(NEW YORK) — With the nation still in the grips of an opioid epidemic that began decades ago, the crisis has deepened in recent years with the introduction of fentanyl, a synthetic opioid that is up to 100 times more potent than morphine.
The driving force behind a record-breaking 100,000 overdose deaths per year, fentanyl is now being laced in traditional opioids like oxycodone and heroin, and increasingly, in non-opioids like cocaine and various counterfeit pills.
But with its high death rate, why would drug dealers lace drugs with fentanyl, effectively killing off their potential customers?
According to experts, there are many reasons fentanyl has become such a widely used illicit drug, despite its high overdose potential.
Fentanyl is not always a death sentence
Fentanyl isn’t just a street drug. It is also a legal painkiller than can be given safely under the right circumstances.
When it comes to why some people overdose after taking fentanyl and some do not, it’s really “the fluctuation in purity that makes it unpredictable and deadly,” according to Nabarun Dasgupta, PhD, epidemiologist at the University of North Carolina at Chapel Hill studying opioids.
According to law enforcement officers and former drug dealers interviewed by ABC News, drug dealers often think they can mitigate the risk for their clients by measuring the fentanyl carefully.
Done correctly, lacing illicit drugs with fentanyl often creates a return stream of customers because fentanyl is considered highly addictive. This is why fentanyl is often found in drugs like cocaine, counterfeit Xanax, counterfeit Adderall, or other drugs not classified as opioids.
“Fentanyl is good for business if you layer addiction into it,” Dasgupta said.
Fentanyl is a cheap alternative to other opioids
A fraction of fentanyl could mimic the highs of other opioids, like heroin or prescription painkillers. Dealers will often use simple binding agents and a small amount of fentanyl when making counterfeit opioid pills or what they say is heroin, according to law enforcement.
Because a smaller dose has a similar effect relative to other opioids, it is also easier to smuggle.
Eric Falkowski, an incarcerated former fentanyl dealer interviewed by ABC News, claimed he could make over ten times the amount of counterfeit opioid pills with a kilo of fentanyl rather than with a kilo of traditional components.
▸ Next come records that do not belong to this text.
<file path="design/flow/run.sh">
#!/bin/bash
# OpenROAD 26Q1-2900-gdf79404cd8, Yosys 0.63+post, stock flow scripts
make -C /OpenROAD-flow-scripts/flow DESIGN_CONFIG=/design/flow/config.mk WORK_HOME=/design/flow/orfs finish
</file>
<file path="design/flow/config.mk">
export PLATFORM = sky130hd
export DESIGN_NAME = processor
export DESIGN_NICKNAME = processor
export VERILOG_FILES = /design/flow/design.v
export SDC_FILE = /design/flow/constraint.sdc
export NUM_CORES = 4
export LEC_CHECK = 1
export CORE_UTILIZATION = 40
</file>
<file path="design/flow/constraint.sdc">
current_design processor

set clk_period 13.9
set clk_io_pct 0.2

create_clock -name clk0 -period $clk_period [get_ports {clk}]

set non_clock_inputs [all_inputs -no_clocks]
set_input_delay [expr $clk_period * $clk_io_pct] -clock clk0 $non_clock_inputs
set_output_delay [expr $clk_period * $clk_io_pct] -clock clk0 [all_outputs]
</file>
<file path="design/flow/design.v">
module processor( input         clk, reset,
                  output [31:0] PC,
                  input  [31:0] instruction,
                  output        WE,
                  output [31:0] address_to_mem,
                  output [31:0] data_to_mem,
                  input  [31:0] data_from_mem
                );
	wire [4:0]  Rs;
	wire [4:0]  Rt;
	wire [4:0]  Rd;
	wire [5:0]  Opcode;
	wire [5:0]  Funct;
	wire [4:0]  Shamt;
	wire [15:0] Immediate;
	wire [31:0] SignImm;
	wire [3:0] ALUControl;
	wire RegWrite, RegDst, ALUSrc, Branch, MemWrite, MemToReg, Jal, Jr;
	wire[4:0]  A1Input, A2Input, A3Input;
	wire[31:0] WD3Input;
	wire[31:0] RD1Wire, RD2Wire;
	wire[4:0]  WriteReg;
	wire[31:0] SrcA, SrcB, ALUOut;
	wire Zero;
	wire[31:0] inputPC, outputPC, PCPlus4, PCBranch, PCJal, PCJr;
	wire beqWire;
	wire[31:0] Result;
	assign Opcode =    instruction[31:26];
	assign Rs =        instruction[25:21];
	assign Rt =        instruction[20:16];
	assign Rd =        instruction[15:11];
	assign Shamt =     instruction[10:6];
	assign Funct =     instruction[5:0];
	assign Immediate = instruction[15:0];
	Extend16_32 myExtend(Immediate, SignImm);
	ControlUnit myControlUnit(Opcode, Funct, Shamt,
		                        ALUControl,
		                        RegWrite, RegDst, ALUSrc, Branch, MemWrite, MemToReg, Jal, Jr);
	assign A1Input = Rs;
	assign A2Input = Rt;
	Multx5b_2in MLTXJal_RegisterA3(5'b11111, WriteReg, Jal, A3Input);  
	Multx5b_2in MLTXRegDst_RtOrRd(Rd, Rt, RegDst, WriteReg);     
	Multx32b_2in MLTXJal_RegisterWD3(PCPlus4, Result, Jal, WD3Input);  
	Register32_Array myRegArray (RegWrite, clk, A1Input, A2Input, A3Input,
		                           WD3Input,
		                           RD1Wire, RD2Wire);
	assign SrcA = RD1Wire;
	Multx32b_2in MLTXAluSrc_ALU(SignImm, RD2Wire, ALUSrc, SrcB);
	ALU2 myAlu (SrcA, SrcB, ALUControl,
		          Zero, ALUOut);	
	Multx32b_2in MLTXMemToReg_CPUResult(data_from_mem, ALUOut, MemToReg, Result);
	assign PCPlus4 = outputPC + 4;
	assign PCBranch = (SignImm << 2) + (PCPlus4);
	assign PCJr = RD1Wire;
	assign PCJal = { PCPlus4[31:28], instruction[25:0], 2'b00 };
	assign beqWire = (Branch & Zero);	
	PCMutex myPCMultx(PCJr, PCJal, PCBranch, PCPlus4,
                    Jr, Jal, beqWire,
                    inputPC);
	Register32_reset myPC(inputPC, clk, reset, outputPC);
	assign PC = outputPC;
	assign WE =             MemWrite;
	assign data_to_mem =    RD2Wire;
	assign address_to_mem = ALUOut;
endmodule
module Multx5b_2in(input[4:0] a, b, input s, output[4:0] out);
	assign out = s==1 ? a : b;
endmodule
module Multx32b_2in(input[31:0] a, b, input s, output[31:0] out);
	assign out = s==1 ? a : b;
endmodule
module Comparator(input [31:0] ina, inb, output out);
	assign out = ina==inb;
endmodule
module Extend16_32(input [15:0] in, output [31:0] out);
	assign out = {{16{in[15]}},in[15:0]};
endmodule
module Register32(input[31:0] in,  input clk, output reg [31:0] out);
	always @(posedge clk) begin 
	    out = in;
	end
endmodule
module Register32_reset( input[31:0] in,
	                     input clk, reset,
	                     output reg [31:0] out);
	always @(posedge clk or posedge reset) begin
		if (reset)	out = 0;
		else        out = in;
	end
endmodule
module Register32_Array( input WE3, clk, input[4:0] A1, A2, A3,
                         input[31:0] WD3,
                         output [31:0] RD1, RD2);
	reg [31:0] reg_array [31:0];
	assign RD1 = (A1==0) ? 0 : reg_array[A1[4:0]];
	assign RD2 = (A2==0) ? 0 : reg_array[A2[4:0]];
	always @(posedge clk) begin	
		if (WE3) begin
			reg_array[A3[4:0]] = WD3[31:0];
		end
	end
endmodule
module PCMutex( input[31:0] jr, jal, beq, plus4,
								input sJr, sJal, sBeq,
								output reg[31:0] pc);
always @ (*) begin
	if      (sJr == 1)	pc = jr;
	else if (sJal ==1)	pc = jal;
	else if (sBeq == 1)	pc = beq;
	else                pc = plus4;
end
endmodule
module ALU2 (
input[31:0] SrcA, SrcB, 
input[3:0]  ALUControl, 
output reg  Zero,
output reg[31:0] ALUResult
);
wire [33:0] w1, w2, w3, w4, w5, w6, w7, w8, w9, w10, w11;
complementAdd32B                myCircuit1(SrcA, SrcB, w1[31:0], w1[32], w1[33]);    
complementSub32B                myCircuit2(SrcA, SrcB, w2[31:0], w2[32], w2[33]);    
logicAND32B                     myCircuit3(SrcA, SrcB, w3[31:0]);                    
logicOR32B                      myCircuit4(SrcA, SrcB, w4[31:0]);                    
logicXOR32B                     myCircuit5(SrcA, SrcB, w5[31:0]);                    
slt32B                          myCircuit6(SrcA, SrcB, w6[31:0]);                    
FourTimesUnsignedAdd8B          myCircuit7(SrcA, SrcB, w7[31:0]);                    
FourTimesSaturatedUnsignedAdd8B myCircuit8(SrcA, SrcB, w8[31:0]);                    
srlv32B                         myCircuit9(SrcA, SrcB, w9[31:0]);                    
sllv32B                        myCircuit10(SrcA, SrcB, w10[31:0]);                   
srav32B                        myCircuit11(SrcA, SrcB, w11[31:0]);                   
always @ (*) begin
	case (ALUControl)
	  4'b0010 : begin ALUResult = w1[31:0]; Zero = (ALUResult == 0) ? 1 : 0; end  
	  4'b0110 : begin ALUResult = w2[31:0]; Zero = (ALUResult == 0) ? 1 : 0; end  
	  4'b0000 : begin ALUResult = w3[31:0]; Zero = (ALUResult == 0) ? 1 : 0; end  
	  4'b0001 : begin ALUResult = w4[31:0]; Zero = (ALUResult == 0) ? 1 : 0; end  
	  4'b0011 : begin ALUResult = w5[31:0]; Zero = (ALUResult == 0) ? 1 : 0; end  
	  4'b0111 : begin ALUResult = w6[31:0]; Zero = (ALUResult == 0) ? 1 : 0; end  
	  4'b1000 : begin ALUResult = w7[31:0]; Zero = (ALUResult == 0) ? 1 : 0; end  
	  4'b1001 : begin ALUResult = w8[31:0]; Zero = (ALUResult == 0) ? 1 : 0; end  
	  4'b0101 : begin ALUResult = w9[31:0]; Zero = (ALUResult == 0) ? 1 : 0; end  
	  4'b1010 : begin ALUResult = w10[31:0]; Zero = (ALUResult == 0) ? 1 : 0; end  
	  4'b1111 : begin ALUResult = w11[31:0]; Zero = (ALUResult == 0) ? 1 : 0; end  
	endcase
end
endmodule
module complementAdd32B(
	input [31:0] a,
	input [31:0] b,
    output [31:0] sum,
	output carry,
	output overflow);
	wire signA;
	wire signB;
	wire signSum;
	wire [32:0] widenSum;
	assign widenSum = a + b;
	assign sum = widenSum[31:0];
	assign signSum = sum[31];
	assign signA = a[31];
	assign signB = b[31];
	assign carry = widenSum[32];
	assign overflow = ((signA == signB) && (signA != signSum )) ? 1'd1 : 1'd0;
endmodule
module FourTimesUnsignedAdd8B(
	input [31:0] a,
	input [31:0] b,
    output [31:0] sum);
	wire [7:0] a1, a2, a3, a4;
	wire [7:0] b1, b2, b3, b4;
	assign a1 = a[7:0]; assign a2 = a[15:8]; assign a3 = a[23:16]; assign a4 = a[31:24];
	assign b1 = b[7:0]; assign b2 = b[15:8]; assign b3 = b[23:16]; assign b4 = b[31:24];
	assign sum = {a4+b4, a3+b3, a2+b2, a1+b1};
endmodule
module SaturatedUnsignedAdd8B(
	input [7:0] a,
	input [7:0] b,
	output [7:0] sum);
	wire [8:0] widenSum;
	wire [8:0] widenA;
	wire [8:0] widenB;
	assign widenA = {1'b0, a[7:0]};
	assign widenB = {1'b0, b[7:0]};
	assign widenSum = widenA + widenB;
	assign sum = (widenSum[8] == 1) ? 8'b11111111 : a + b;
endmodule
module FourTimesSaturatedUnsignedAdd8B(
	input [31:0] a,
	input [31:0] b,
	output [31:0] sum);
	SaturatedUnsignedAdd8B myCircuit1(a[7:0],   b[7:0],   sum[7:0]);
	SaturatedUnsignedAdd8B myCircuit2(a[15:8],  b[15:8],  sum[15:8]);
	SaturatedUnsignedAdd8B myCircuit3(a[23:16], b[23:16], sum[23:16]);
	SaturatedUnsignedAdd8B myCircuit4(a[31:24], b[31:24], sum[31:24]);
endmodule
module complementSub32B(
	input [31:0] a,
	input [31:0] b,
  output [31:0] sum,
	output carry,
	output overflow);
	wire[31:0] complementB;
	assign complementB = (~b) + 1;
	complementAdd32B add(a, complementB, sum, carry, overflow);
endmodule
module srlv32B(
	input [31:0] a,
	input [31:0] b,  
	output [31:0] result);
	assign result = b >> a;
endmodule
module sllv32B(
	input [31:0] a,
	input [31:0] b,
	output [31:0] result);
	assign result = b << a;
endmodule
module srav32B(
	input [31:0] a,
	input signed [31:0] b,  
	output [31:0] result);
	assign result = b >>> a;
endmodule
module logicAND32B(
	input [31:0] a,
	input [31:0] b,
	output [31:0] result);
	assign result = a & b;
endmodule
module logicOR32B(
	input [31:0] a,
	input [31:0] b,
	output [31:0] result);
	assign result = a | b;
endmodule
module logicXOR32B(
	input [31:0] a,
	input [31:0] b,
	output [31:0] result);
	assign result = a ^ b;
endmodule
module slt32B(
	input [31:0] a,
	input [31:0] b,
	output [31:0] result);
	assign result = (a < b) ? 1 : 0;
endmodule
module MainDecoder(
input[5:0] Opcode,
output reg RegWrite, RegDst, ALUSrc,
output reg[1:0] ALUOp,
output reg  Branch, MemWrite, MemToReg, Jal, Jr);
always @ (*) begin
	case (Opcode)
	  6'b000000 : {RegWrite, RegDst, ALUSrc, ALUOp, Branch, MemWrite, MemToReg, Jal, Jr} = {1'b1, 1'b1, 1'b0, 2'b10, 1'b0, 1'b0, 1'b0, 1'b0, 1'b0};
	  6'b100011 : {RegWrite, RegDst, ALUSrc, ALUOp, Branch, MemWrite, MemToReg, Jal, Jr} = {1'b1, 1'b0, 1'b1, 2'b00, 1'b0, 1'b0, 1'b1, 1'b0, 1'b0};
	  6'b101011 : {RegWrite, RegDst, ALUSrc, ALUOp, Branch, MemWrite, MemToReg, Jal, Jr} = {1'b0, 1'b0, 1'b1, 2'b00, 1'b0, 1'b1, 1'b0, 1'b0, 1'b0};
	  6'b000100 : {RegWrite, RegDst, ALUSrc, ALUOp, Branch, MemWrite, MemToReg, Jal, Jr} = {1'b0, 1'b0, 1'b0, 2'b01, 1'b1, 1'b0, 1'b0, 1'b0, 1'b0};
	  6'b001000 : {RegWrite, RegDst, ALUSrc, ALUOp, Branch, MemWrite, MemToReg, Jal, Jr} = {1'b1, 1'b0, 1'b1, 2'b00, 1'b0, 1'b0, 1'b0, 1'b0, 1'b0};
	  6'b000011 : {RegWrite, RegDst, ALUSrc, ALUOp, Branch, MemWrite, MemToReg, Jal, Jr} = {1'b1, 1'b0, 1'b0, 2'b00, 1'b0, 1'b0, 1'b0, 1'b1, 1'b0};
	  6'b000111 : {RegWrite, RegDst, ALUSrc, ALUOp, Branch, MemWrite, MemToReg, Jal, Jr} = {1'b0, 1'b0, 1'b0, 2'b00, 1'b0, 1'b0, 1'b0, 1'b0, 1'b1};
	  6'b011111 : {RegWrite, RegDst, ALUSrc, ALUOp, Branch, MemWrite, MemToReg, Jal, Jr} = {1'b1, 1'b1, 1'b0, 2'b11, 1'b0, 1'b0, 1'b0, 1'b0, 1'b0};
	endcase
end
endmodule
module ALUDecoder(
input[1:0] ALUOp,
input [4:0] Shamt,
input [5:0] Funct,
output reg [3:0] ALUControl
);
always @ (*) begin
	case (ALUOp)
	  2'b00 : ALUControl = 4'b0010;
	  2'b01 : ALUControl = 4'b0110;
	  2'b10 : begin
	  	if      ( Funct == 6'b100000 ) ALUControl = 4'b0010;
	  	else if ( Funct == 6'b100010 ) ALUControl = 4'b0110;
	  	else if ( Funct == 6'b100100 ) ALUControl = 4'b0000;
	  	else if ( Funct == 6'b100101 ) ALUControl = 4'b0001;
	  	else if ( Funct == 6'b101010 ) ALUControl = 4'b0111;
	  	else if ( Funct == 6'b000100 ) ALUControl = 4'b1010;   
	  	else if ( Funct == 6'b000110 ) ALUControl = 4'b0101;   
	  	else if ( Funct == 6'b000111 ) ALUControl = 4'b1111;   
	  end
	  2'b11 : begin
		if      (( Funct == 6'b010000 ) && ( Shamt == 5'b00000 )) ALUControl = 4'b1000;
	  else if (( Funct == 6'b010000 ) && ( Shamt == 5'b00100 )) ALUControl = 4'b1001;	  	
	  end
	endcase
end
endmodule
module ControlUnit(
input [5:0] Opcode,
input [5:0] Funct,
input [4:0] Shamt,
output[3:0] ALUControl,
output RegWrite, RegDst, ALUSrc, Branch, MemWrite, MemToReg, Jal, Jr
);
wire [1:0] WIREALUOp;
MainDecoder myDecoder1(Opcode, RegWrite, RegDst, ALUSrc, WIREALUOp, Branch, MemWrite, MemToReg, Jal, Jr);
ALUDecoder  myDecoder2(WIREALUOp, Shamt, Funct, ALUControl);
endmodule
</file>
Fentanyl production does not have tight quality control
Legal pharmaceutical products are manufactured with safeguards in place to ensure quality control. Drug dealers may not have professional chemistry skills and may not have quality control tests, which means that small mistakes when mixing the drug can be fatal.
“Street drugs have gotten a lot more variable since the start of the pandemic. Now you have mom and pop shops making street drugs – that creates disincentives for stability and control,” Dasgupta said.
In a phone interview with ABC News from prison last year, Falkowski spelled out his process and blamed the death in Tennessee on faulty equipment/mismanagement.
“I felt like I could mitigate some of the dangerousness by using better manufacturing techniques […] and that worked for a long time.” He said, adding that the Tennessee overdose outbreak caused by his counterfeit pills “really came from some inadequate procedures and equipment.”
Falkowski was ultimately convicted and sentenced to up to 25 years in prison in 2018 for intentionally adding fentanyl to counterfeit pills that resulted in someone’s death and over a dozen near-fatal overdoses in Murfreesboro, Tennessee.
Overdose deaths usually lead to investigation by law enforcement, which is bad for business and can often result in the dealer’s arrest. However, the drug is so profitable that it’s worth the risk. Falkowski told ABC he was able to have “a pretty long run” selling drugs laced with fentanyl before his pills killed someone.